In my experience, I can’t remember a busy first week back in my other university years, as both years I always had new modules with the introductions.
Moreover, you can always plan effectively by yourself but if you struggle with planning or just want your schedule and everything in one place, then definitely check out Active-Class.
As I wrote the last section I was reminded of this pathological fear or hurry that every student seems to be in when they return to university after any break. Lots of students fear they’ll need to hit the ground running, they have tons to do and they won’t have any adjustment time.
I’m sure that is true for some students, but the vast majority?
As a result of the way how the vast majority of modules work is they introduce you to the topic in the first week, then they progress through the topics. Then if there’s an essay, assignment or any coursework for the module that tends to be given out in the middle of the term so it can be handed in towards the end.
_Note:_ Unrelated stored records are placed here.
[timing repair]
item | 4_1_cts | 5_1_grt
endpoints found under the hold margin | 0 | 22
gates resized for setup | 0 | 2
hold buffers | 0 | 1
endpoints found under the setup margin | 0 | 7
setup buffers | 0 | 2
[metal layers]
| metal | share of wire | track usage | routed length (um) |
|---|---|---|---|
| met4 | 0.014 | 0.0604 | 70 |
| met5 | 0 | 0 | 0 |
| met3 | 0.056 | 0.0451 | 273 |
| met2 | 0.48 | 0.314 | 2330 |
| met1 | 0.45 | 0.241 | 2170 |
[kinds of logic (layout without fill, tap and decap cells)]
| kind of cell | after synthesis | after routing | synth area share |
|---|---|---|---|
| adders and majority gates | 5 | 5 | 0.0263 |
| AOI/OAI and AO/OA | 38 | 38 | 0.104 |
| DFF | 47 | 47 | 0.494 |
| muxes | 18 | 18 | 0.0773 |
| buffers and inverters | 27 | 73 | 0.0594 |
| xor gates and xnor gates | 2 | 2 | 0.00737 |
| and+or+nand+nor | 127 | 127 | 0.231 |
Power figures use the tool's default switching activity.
[src/rtl/isp_dgain_bayer.sv]
// Bayer-domain digital gain: black-level subtract, per-channel gain with rounding
// and clipping, frame-synchronous shadowed configuration and per-frame clip statistics.
module isp_dgain_bayer #(
  parameter int DW   = 8,
  parameter int GW   = 8,
  parameter int FB   = 4,
  parameter int CNTW = 24
) (
  input  logic            pclk,
  input  logic            rst,
  input  logic            dgain_en,
  input  logic [1:0]      bayer_pat,
  input  logic [GW-1:0]   gain_r,
  input  logic [GW-1:0]   gain_gr,
  input  logic [GW-1:0]   gain_gb,
  input  logic [GW-1:0]   gain_b,
  input  logic [DW-1:0]   dgain_offset,
  input  logic [DW-1:0]   in_raw,
  input  logic            in_href,
  input  logic            in_vsync,
  output logic [DW-1:0]   out_raw,
  output logic            out_href,
  output logic            out_vsync,
  output logic [CNTW-1:0] sat_cnt,
  output logic            sat_cnt_vld
);

  localparam int PW = DW + GW;
  localparam logic [GW-1:0] UNITY = GW'(1) << FB;
  localparam logic [PW:0]   HALF  = ((PW+1)'(1) << FB) >> 1;
  localparam logic [PW:0]   MAXV  = {{(GW+1){1'b0}}, {DW{1'b1}}};

  function automatic logic [PW:0] rnd(input logic [PW-1:0] p);
    return ({1'b0, p} + HALF) >> FB;
  endfunction

  function automatic logic [DW-1:0] sat(input logic [PW:0] v);
    return (v > MAXV) ? {DW{1'b1}} : v[DW-1:0];
  endfunction

  logic            vs_q, vs_d;
  logic            c_q, c_d, r_q, r_d;
  logic            en_sh_q, en_sh_d;
  logic [1:0]      pat_sh_q, pat_sh_d;
  logic [GW-1:0]   g_r_sh_q, g_r_sh_d, g_gr_sh_q, g_gr_sh_d;
  logic [GW-1:0]   g_gb_sh_q, g_gb_sh_d, g_b_sh_q, g_b_sh_d;
  logic [DW-1:0]   off_sh_q, off_sh_d;

  logic [DW-1:0]   diff_p1_q, diff_p1_d;
  logic [GW-1:0]   gain_p1_q, gain_p1_d;
  logic            en_p1_q, en_p1_d, href_p1_q, href_p1_d, vsync_p1_q, vsync_p1_d;
  logic [PW-1:0]   prod_p2_q, prod_p2_d;
  logic            en_p2_q, en_p2_d, href_p2_q, href_p2_d, vsync_p2_q, vsync_p2_d;
  logic [DW-1:0]   raw_p3_q, raw_p3_d;
  logic            href_p3_q, href_p3_d, vsync_p3_q, vsync_p3_d;

  logic [CNTW-1:0] run_cnt_q, run_cnt_d, sat_cnt_q, sat_cnt_d;
  logic            sat_vld_q, sat_vld_d;

  logic            vs_rise;
  logic [GW-1:0]   gsel;
  logic [PW:0]     q_s3;
  logic            clip_s3;

  assign vs_rise = in_vsync & ~vs_q;

  // Shadow capture and Bayer position tracking
  always_comb begin
    vs_d     = in_vsync;
    en_sh_d  = en_sh_q;
    pat_sh_d = pat_sh_q;
    g_r_sh_d = g_r_sh_q;
    g_gr_sh_d = g_gr_sh_q;
    g_gb_sh_d = g_gb_sh_q;
    g_b_sh_d = g_b_sh_q;
    off_sh_d = off_sh_q;
    if (vs_rise) begin
      en_sh_d   = dgain_en;
      pat_sh_d  = bayer_pat;
      g_r_sh_d  = gain_r;
      g_gr_sh_d = gain_gr;
      g_gb_sh_d = gain_gb;
      g_b_sh_d  = gain_b;
      off_sh_d  = dgain_offset;
    end
    c_d = in_href ? ~c_q : 1'b0;
    r_d = r_q;
    if (vs_rise)
      r_d = 1'b0;
    else if (href_p1_q && !in_href)
      r_d = ~r_q;
  end

  always_comb begin
    gsel = g_r_sh_q;
    case ({r_q ^ pat_sh_q[1], c_q ^ pat_sh_q[0]})
      2'b00:   gsel = g_r_sh_q;
      2'b01:   gsel = g_gr_sh_q;
      2'b10:   gsel = g_gb_sh_q;
      default: gsel = g_b_sh_q;
    endcase
  end

  // S1: black-level subtract, gain select (unity in bypass)
  always_comb begin
    diff_p1_d  = en_sh_q ? ((in_raw > off_sh_q) ? in_raw - off_sh_q : '0) : in_raw;
    gain_p1_d  = en_sh_q ? gsel : UNITY;
    en_p1_d    = en_sh_q;
    href_p1_d  = in_href;
    vsync_p1_d = in_vsync;
  end

  // S2: multiply
  always_comb begin
    prod_p2_d  = PW'(diff_p1_q) * PW'(gain_p1_q);
    en_p2_d    = en_p1_q;
    href_p2_d  = href_p1_q;
    vsync_p2_d = vsync_p1_q;
  end

  // S3: round, clip and clip statistics
  always_comb begin
    q_s3       = rnd(prod_p2_q);
    clip_s3    = en_p2_q && (q_s3 > MAXV);
    raw_p3_d   = sat(q_s3);
    href_p3_d  = href_p2_q;
    vsync_p3_d = vsync_p2_q;
    run_cnt_d  = run_cnt_q;
    if (vs_rise)
      run_cnt_d = '0;
    else if (href_p2_q && clip_s3 && run_cnt_q != {CNTW{1'b1}})
      run_cnt_d = run_cnt_q + 1'b1;
    sat_cnt_d = vs_rise ? run_cnt_q : sat_cnt_q;
    sat_vld_d = vs_rise;
  end

  always_ff @(posedge pclk or posedge rst) begin
    if (rst) begin
      vs_q       <= 1'b0;
      c_q        <= 1'b0;
      r_q        <= 1'b0;
      en_sh_q    <= 1'b0;
      pat_sh_q   <= 2'd0;
      g_r_sh_q   <= UNITY;
      g_gr_sh_q  <= UNITY;
      g_gb_sh_q  <= UNITY;
      g_b_sh_q   <= UNITY;
      off_sh_q   <= '0;
      diff_p1_q  <= '0;
      gain_p1_q  <= '0;
      en_p1_q    <= 1'b0;
      href_p1_q  <= 1'b0;
      vsync_p1_q <= 1'b0;
      prod_p2_q  <= '0;
      en_p2_q    <= 1'b0;
      href_p2_q  <= 1'b0;
      vsync_p2_q <= 1'b0;
      raw_p3_q   <= '0;
      href_p3_q  <= 1'b0;
      vsync_p3_q <= 1'b0;
      run_cnt_q  <= '0;
      sat_cnt_q  <= '0;
      sat_vld_q  <= 1'b0;
    end else begin
      vs_q       <= vs_d;
      c_q        <= c_d;
      r_q        <= r_d;
      en_sh_q    <= en_sh_d;
      pat_sh_q   <= pat_sh_d;
      g_r_sh_q   <= g_r_sh_d;
      g_gr_sh_q  <= g_gr_sh_d;
      g_gb_sh_q  <= g_gb_sh_d;
      g_b_sh_q   <= g_b_sh_d;
      off_sh_q   <= off_sh_d;
      diff_p1_q  <= diff_p1_d;
      gain_p1_q  <= gain_p1_d;
      en_p1_q    <= en_p1_d;
      href_p1_q  <= href_p1_d;
      vsync_p1_q <= vsync_p1_d;
      prod_p2_q  <= prod_p2_d;
      en_p2_q    <= en_p2_d;
      href_p2_q  <= href_p2_d;
      vsync_p2_q <= vsync_p2_d;
      raw_p3_q   <= raw_p3_d;
      href_p3_q  <= href_p3_d;
      vsync_p3_q <= vsync_p3_d;
      run_cnt_q  <= run_cnt_d;
      sat_cnt_q  <= sat_cnt_d;
      sat_vld_q  <= sat_vld_d;
    end
  end

  assign out_raw     = raw_p3_q;
  assign out_href    = href_p3_q;
  assign out_vsync   = vsync_p3_q;
  assign sat_cnt     = sat_cnt_q;
  assign sat_cnt_vld = sat_vld_q;

endmodule

[config.mk]
export PLATFORM = sky130hd
export DESIGN_NAME = isp_dgain_bayer
export DESIGN_NICKNAME = d
export VERILOG_FILES = /design/src/rtl/isp_dgain_bayer.sv
export SDC_FILE = /design/constraint.sdc
export NUM_CORES = 1
export LEC_CHECK = 0
export ABC_AREA = 1
export ABC_CLOCK_PERIOD_IN_PS = 5400
export BUFFER_PORTS_ARGS = -buffer_cell sky130_fd_sc_hd__buf_2
export CORE_ASPECT_RATIO = 1.25
export CORE_MARGIN = 2
export CORE_UTILIZATION = 60
export DETAILED_ROUTE_END_ITERATION = 10
export PLACE_DENSITY_LB_ADDON = 0.05
export SLEW_MARGIN = 5
export SYNTH_ARGS = -nofsm -noshare
export SYNTH_HDL_FRONTEND = slang
export SYNTH_SLANG_ARGS = --single-unit
[constraint.sdc]
create_clock -name pclk -period 5.4 [get_ports pclk]
set_clock_uncertainty 0.1 [all_clocks]
set_input_delay 0 -clock pclk [delete_from_list [all_inputs] [get_ports pclk]]
set_output_delay 0 -clock pclk [all_outputs]
set_load 0.005 [all_outputs]
==> flow_summary_export.csv, run 1 <==
group,metric,value,unit
logic_synthesis,ys_ff_latch,139,
worst_setup_path,path_cells,"nand2_1 > inv_1 > fa_1 > fa_1 > inv_1 > fa_1 > fa_1 > inv_1 > ha_1 > nand2_1 > o21ai_0 > nand2_1 > nand2_1 > nand2_1 > nand2_1 > xor2_1",
timing,finalWorstSetupSlack,1260,ps
detailed_routing,drt-vias-per-instance,5.12,
worst_setup_path,cpMostUsedCell,"nand2_1",
logic_synthesis,yosysWarnings,0,
worst_setup_path,cpMaxStageDelayCell,"fa_1",
pwr,p_int,2.42,mW
placed_design,routabilityCongestion,0.908,
timing,setup_viol,0,
global_route,grt_overflow_total,0,
detailed_routing,drtIter0Drc,435,
run,max_cap_viol_count,0,
floorplan,coreArea,0.0139,mm^2
timing,drv_slew,0,
clock_network,htreeDepth,4,
final_layout,fillers,1029,
placed_design,port_buffers,89,
pwr,switchingPower,1.41,mW
clock_network,clkTransAtPathRegs,60,ps
detailed_routing,dr.pass1.iters,7,
final_layout,nets,1358,
worst_setup_path,critPathMaxStageDelay,550,ps
floorplan,die_w,111,um
global_route,grt.total_usage,26.4,%
floorplan,initial_core_util,61.9,%
logic_synthesis,synth_cells,1093,
detailed_routing,drc,0,
clock_network,post-cts-setup-buffers,0,
pwr,swShare,36.8,%
worst_setup_path,path_class,"flip-flop to flip-flop",
timing,period_minus_slack,4140,ps
status,status,"finished clean",
global_route,grt_pass1_vias,7175,
detailed_routing,ant_nets,0,
logic_synthesis,yosysSeqAreaShare,40.6,%
timing,fmax,242,MHz
timing,relSlewSlack,45.0,%
floorplan,die_area,0.0153,mm^2
logic_synthesis,synth_area,0.00858,mm^2
global_route,grt_max_degree,93,
worst_setup_path,start_kind,"flip-flop",
timing,setup_tns,0,ps
final_layout,drive_gt1_share,11.9,%
clock_network,insertion_delay,430,ps
clock_network,cts_hold_buf,54,
floorplan,num_rows,48,
floorplan,die_h,138,um
logic_synthesis,syn_area_per_cell,7.85,um^2
worst_setup_path,crit_arrival,4380,ps
pwr,vdd_ir_drop_max,0.346,mV
worst_hold_path,hold_class,"input pin to flip-flop",
worst_setup_path,worstPathMaxFanout,8,
pwr,combPwrFrac,31.9,%
placed_design,hpwlAfterDp,13300,um
timing,tightest_slew,825,ps
placed_design,place_ws,1290,ps
clock_network,cts_buffer_depth,2,
floorplan,ios,90,
detailed_routing,wl_per_cell,13.6,um
detailed_routing,via_count,7216,
clock_network,cts_tree,"done",
timing,hold_viol,0,
pwr,pwr-share-clk,29.7,%
pwr,seqPwrFrac,38.4,%
timing,rsz0062_at_grt,"no",
clock_network,cts_root_buf,"clkbuf_16",
clock_network,cts_sinks,139,
final_layout,antennaDiodeCount,0,
global_route,grt_pass1_wl,32500,um
pwr,power_density,374,mW/mm^2
clock_network,cts_buffers,17,
worst_setup_path,worstPathRequired,5640,ps
final_layout,areaGrowthSynthToFinish,19.4,%
clock_network,ctsResizeCount,0,
logic_synthesis,yosysUniqueCellTypes,34,
pwr,p_leak,5.64,nW
worst_setup_path,ff2ff_setup_slack,1260,ps
detailed_routing,drt-total-wl,19200,um
worst_setup_path,cp-end-kind,"flip-flop",
global_route,antenna_found_initial,0,
logic_synthesis,synth_nets,1229,
timing,final.period_utilization,76.6,%
## cell type report
type | count | area (um^2) | share of cell area (%)
Multi-Input combinational cell | 760 | 4360 | 42.5
Sequential cell | 139 | 3480 | 34.0
Timing Repair Buffer | 147 | 1020 | 9.92
Inverter | 157 | 594 | 5.80
Clock buffer | 19 | 443 | 4.32
Tap cell | 175 | 219 | 2.14
Clock inverter | 13 | 131 | 1.28
## worst paths after layout
| path | startpoint | end | depth (start not counted) |
|---|---|---|---|
| max in group asynchronous | rst | sat_cnt[0] | 4 |
| max reg2reg | gain_p1_q[4] | prod_p2_q[11] | 16 |
| min reg2reg | en_p1_q | en_p2_q | 0 |
| max | gain_p1_q[4] | prod_p2_q[11] | 16 |
| min in group asynchronous | rst | c_q | 3 |
| min | in_href | href_p1_q | 2 |
## critical path: cells and delay by family, from the launching register on
| kind | cells | cell delay [ps] |
|---|---|---|
| xor gates and xnor gates | 1 | 140 |
| and+or+nand+nor | 6 | 490 |
| AOI/OAI and AO/OA | 1 | 330 |
| buffers and inverters | 3 | 150 |
| DFF | 1 | 490 |
| adders and majority gates | 5 | 2350 |
## Yosys cell counts (all sizes together)
library cell,number,area share [%]
o21bai,2,0.17
dfstp,4,1.2
nand3b,3,0.26
clkinv,1,0.044
nand3,57,3.6
nand4,10,0.73
clkbuf,31,1.4
o21ai,54,3.1
fa,37,8.6
or2,3,0.22
a21oi,16,0.93
ha,44,6.4
inv,156,6.8
o22ai,1,0.073
nor2,80,3.9
xnor2,9,1.0
o21a,1,0.087
xor2,24,2.4
nor3,3,0.17
dfrtp,135,39
nor3b,1,0.087
buf,6,0.51
a31oi,10,0.73
nand2,405,18
## placed cells by master (no fill, tap or decap), drive strengths merged, types with 37 or more instances in the layout
cell         instances
inv                163
nand2              405
ha                  44
buf                 93
fa                  37
o21ai               54
nor2                80
dfrtp              135
dlygate4sd3         54
nand3               57
## sequential cells by signal, indices dropped and copies added, names as in the netlist, 2 cells and up
signal,cells
diff_p1_q,8
g_b_sh_q,8
g_gb_sh_q,8
g_gr_sh_q,8
g_r_sh_q,8
gain_p1_q,8
off_sh_q,8
out_raw,8
pat_sh_q,2
prod_p2_q,13
run_cnt_q,24
sat_cnt,24
## metrics by stage
step / instances / cell area, um^2 / util (%) / hold WS [ps] / power, mW
floorplan: 1093 / 8580 / - / -68.6 / 2.34
detailed placement: 1324 / 9130 / 65.8 / 25.2 / 2.67
CTS: 1410 / 10200 / 73.8 / 114 / 3.85
global placement: 1324 / 9130 / 65.8 / 21.9 / 2.64
global route: 1410 / 10200 / 73.8 / 137 / 4.12
finish: 1410 / 10200 / 73.8 / 141 / 3.83
## cells by family (layout without fill, tap and decap cells)
| group | Yosys count | count (layout) | synth area share, % |
|---|---|---|---|
| AND/OR/NAND/NOR | 562 | 562 | 27.0 |
| adder cells (fa/ha/maj) | 81 | 81 | 15.0 |
| flip-flops | 139 | 139 | 40.6 |
| XOR/XNOR | 33 | 33 | 3.45 |
| buffers and inverters | 194 | 336 | 8.73 |
| AO/OA/AOI/OAI | 84 | 84 | 5.15 |
## power by group through the flow
stage | logic [mW] | registers (mW) | clock network [mW]
2_1_floorplan | 0.916 | 1.42 | 0
3_3_place_gp | 1.16 | 1.48 | 0
3_5_place_dp | 1.19 | 1.49 | 0
4_1_cts | 1.23 | 1.47 | 1.14
5_1_grt | 1.42 | 1.50 | 1.19
6_report | 1.22 | 1.47 | 1.14
## metal layers
metal	global-route usage, %	part of all wire, %
met1	31.8	43
met2	48.3	51
met3	4.44	3.5
met4	8.82	1.7
met5	0	0
(Power assumes the default switching activity.)
==> inputs of run 2 (changes only) <==
--- a/config.mk
+++ b/config.mk
@@ -6,11 +6,11 @@
 export NUM_CORES = 1
 export LEC_CHECK = 0
 export ABC_AREA = 1
-export ABC_CLOCK_PERIOD_IN_PS = 5400
+export ABC_CLOCK_PERIOD_IN_PS = 3700
 export BUFFER_PORTS_ARGS = -buffer_cell sky130_fd_sc_hd__buf_2
 export CORE_ASPECT_RATIO = 1.25
 export CORE_MARGIN = 2
-export CORE_UTILIZATION = 60
+export CORE_UTILIZATION = 54
 export DETAILED_ROUTE_END_ITERATION = 10
 export PLACE_DENSITY_LB_ADDON = 0.05
 export SLEW_MARGIN = 5
==> constraint.sdc (replaced) <==
create_clock -name pclk -period 3.7 [get_ports pclk]
set_clock_uncertainty 0.1 [all_clocks]
set_input_delay 0 -clock pclk [delete_from_list [all_inputs] [get_ports pclk]]
set_output_delay 0 -clock pclk [all_outputs]
set_load 0.005 [all_outputs]
==> run 2 against run 1 <==
Compared with the run above: the run now ends with negative setup slack left; sequential share of layout area decreased by 2.3 points; design area increased by 7.8%; sequential power increased by 47%; worst hold slack improved by 20 ps; via count increased by 2.8%; non-clock buffer count increased by 50; clock power increased by 54%; register-to-register slack got worse by 1500 ps; final cell count increased by 6.1%; core utilization decreased by 2.9 points; total power increased by 70%; first-iteration DRC count increased by 8.0%; highest routed layer unchanged.
==> flow_summary_export.csv, run 2 (synthesized netlist as in run 1, its figures left out) <==
group,metric,value,unit
final_layout,fin_cells,1496,
worst_setup_path,start_kind,"flip-flop",
floorplan,num_rows,51,
global_route,grt_overflow_total,0,
floorplan,die_w,117,um
worst_setup_path,path_buf_inv,5,
final_layout,areaGrowthSynthToFinish,28.7,%
detailed_routing,ant_nets,0,
detailed_routing,drt-total-wl,20900,um
global_route,grt_max_degree,140,
floorplan,initial_core_util,55.1,%
floorplan,ios,90,
timing,final.period_utilization,105,%
detailed_routing,drtIter0Drc,470,
pwr,vdd_ir_drop_max,0.388,mV
clock_network,cts_buffers,17,
floorplan,die_h,145,um
placed_design,hpwlAfterDp,13800,um
timing,setup_viol,9,
detailed_routing,drt-vias-per-instance,4.96,
timing,fmax,256,MHz
clock_network,clkTransAtPathRegs,60,ps
clock_network,insertion_delay,420,ps
pwr,combPwrFrac,39.7,%
placed_design,place_ws,-178,ps
timing,hold_viol,0,
detailed_routing,dr.pass1.iters,5,
timing,relSlewSlack,47.7,%
global_route,grt_pass1_wl,35500,um
worst_hold_path,hold_class,"input pin to flip-flop",
pwr,p_leak,5.92,nW
clock_network,cts_buffer_depth,2,
pwr,power_density,588,mW/mm^2
final_layout,fin_util,70.9,%
pwr,swShare,36.6,%
clock_network,cts_root_buf,"clkbuf_16",
worst_setup_path,worstPathMaxFanout,4,
worst_setup_path,path_class,"flip-flop to flip-flop",
pwr,pwr-share-clk,27.0,%
global_route,grt.total_usage,26.3,%
placed_design,dp.cells,1394,
final_layout,antennaDiodeCount,0,
clock_network,cts_tree,"done",
run,max_cap_viol_count,0,
worst_setup_path,path_delay_family,"adder cells",
worst_setup_path,path_cells,"buf_4 > nand2_2 > fa_1 > fa_1 > inv_2 > fa_1 > inv_2 > fa_1 > inv_2 > ha_4 > a21oi_4 > o21ai_2 > buf_4 > a21oi_2 > xnor2_1",
detailed_routing,wl_per_cell,14.0,um
timing,finalWorstSetupSlack,-203,ps
worst_setup_path,crit_arrival,4120,ps
final_layout,drive_gt1_share,20.0,%
placed_design,port_buffers,89,
timing,tightest_slew,784,ps
placed_design,routabilityCongestion,0.849,
status,status,"finished, violations left",
timing,fin_hold_ws,161,ps
worst_setup_path,cp-end-kind,"flip-flop",
final_layout,layout_commonest_cell,"nand2_1",
global_route,grt_pass1_vias,7564,
pwr,p_int,4.12,mW
status,violations,"negative setup slack",
clock_network,cts_sinks,139,
worst_setup_path,cpMostUsedCell,"fa_1",
floorplan,die_area,0.0169,mm^2
timing,setup_tns,-721,ps
detailed_routing,via_count,7421,
global_route,antenna_found_initial,0,
timing,drv_slew,0,
pwr,seqPwrFrac,33.2,%
floorplan,coreArea,0.0156,mm^2
timing,rsz0062_at_grt,"yes",
clock_network,htreeDepth,4,
final_layout,final_cell_mix,"nand2_1, inv_1, dfrtp_1, buf_2, nor2_1",
worst_setup_path,cpMaxStageDelayCell,"fa_1",
worst_setup_path,worstPathRequired,3920,ps
worst_setup_path,critPathMaxStageDelay,510,ps
pwr,switchingPower,2.38,mW
detailed_routing,drc,0,
final_layout,nets,1408,
timing,period_minus_slack,3900,ps
==> run 2: path summary, 6_finish.rpt <==
check | start | to | slack, ps | depth (start not counted)
hold / removal | in_vsync | vsync_p1_q | 160 | 2
setup reg to reg | gain_p1_q[5] | prod_p2_q[8] | -200 | 15
min in group asynchronous | rst | sat_cnt[21] | 210 | 4
setup / recovery | gain_p1_q[5] | prod_p2_q[8] | -200 | 15
max in group asynchronous | rst | diff_p1_q[3] | 2610 | 4
hold reg to reg | en_p1_q | en_p2_q | 260 | 0
==> run 2: repair_timing <==
action / CTS / global route
resized for setup: 42 / 30
pin swaps: 35 / 30
hold buffers: 54 / 0
setup buffers: 13 / 4
endpoints found under the hold margin: 190 / 0
setup endpoints to repair: 10 / 10
==> run 2: through the flow <==
stage               instance area [um^2]  total power [mW]
finish                             11000              6.50
floorplan                           8720              3.53
CTS                                10900              6.33
global placement                    9510              4.24
global route                       11000              6.97
detailed placement                  9510              4.27
==> run 2: power groups by stage <==
stage / logic (mW) / clock network (mW) / registers, mW
5_1_grt: 2.91 / 1.85 / 2.21
6_report: 2.58 / 1.76 / 2.16
3_5_place_dp: 2.10 / 0 / 2.17
2_1_floorplan: 1.46 / 0 / 2.08
3_3_place_gp: 2.07 / 0 / 2.17
4_1_cts: 2.40 / 1.78 / 2.15
==> run 2: area by class of cell <==
type	count	area (um^2)
Multi-Input combinational cell	760	4670
Fill cell	1274	4530
Sequential cell	139	3500
Timing Repair Buffer	197	1420
Inverter	157	593
Clock buffer	21	460
Tap cell	212	265
Clock inverter	10	143
==> run 2: metal layers <==
| layer | wire length (um) | track usage, % | part of all wire [%] | vias up |
|---|---|---|---|---|
| li1 | - | - | - | 3710 |
| met1 | 9590 | 36.0 | 46 | 3553 |
| met2 | 10300 | 42.9 | 49 | 130 |
| met3 | 665 | 4.34 | 3.2 | 28 |
| met4 | 335 | 7.88 | 1.6 | 0 |
| met5 | 0 | 0 | 0 | - |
What I’m trying to say is, there is no reason for modules to get busy in the first few weeks of term, so you shouldn’t have to hit the ground running when you return.
All in all, my unofficial advice would be to just relax, all the concerns, anxiety and even fears you have about returning to university are just in your head. If you relax, look forward to going back and realise you shouldn’t have tons of work to do the second you go back. You should be able to get back in the swing of things easily.
Don’t Hang Onto Your Christmas Break Routine:
The later wake-up times, the lack of readings and everything else can seen amazing to lots of students so they can want to hang onto those blissful moments from their Christmas break.
Whilst I can’t relate to blissful unproductive moments or late sleeping ins, I do understand people wanting to hang onto some of those habits from their break. Most people love sleeping in, not having to worry about doing x, y and z, but if the hanging on to these habits is preventing you from getting back into the swing of university, don’t you think they need to go?
Instead of longing for a later wake-up time and not doing readings, lectures and more, maybe trying to throw yourself back into university life might help you. I’m not just talking about the reading and other learning aspects of university, I’m talking about the social side too.
Throwing yourself into socials, catching up with friends and going to Societies you’re a part of might be what you need to get back into the swing of things.
Once you remember how great your university social (and learning, perhaps?) life was, you should see that getting back into university life is the best thing for you.
To wrap up this blog then the series, I know that returning to university can seem hard at times. Especially when you’ve come back from a brilliant 4 weeks off without any of the pressure or things to do from university. Therefore, it can make getting back into the swing of things hard for all of us, but I now hope that this blog post has helped you realise why you need to get back into the swing of things and how to do it.
In terms of the series, I love Christmas, the break it provides and what that break allows me to do as a person. It’s a great time for students and I hope after reading this series you now know how to prepare yourself for the last week, the break itself, returning in the new year and how to get back into the swing of university life.
As I always say nothing about university is meant to be hard, difficult or boring, both in terms of the learning, assignments and more. It’s all about mindset which is was a lot of this series was about.
So I hope you enjoyed your break, return to university and I wish you the best for the new year.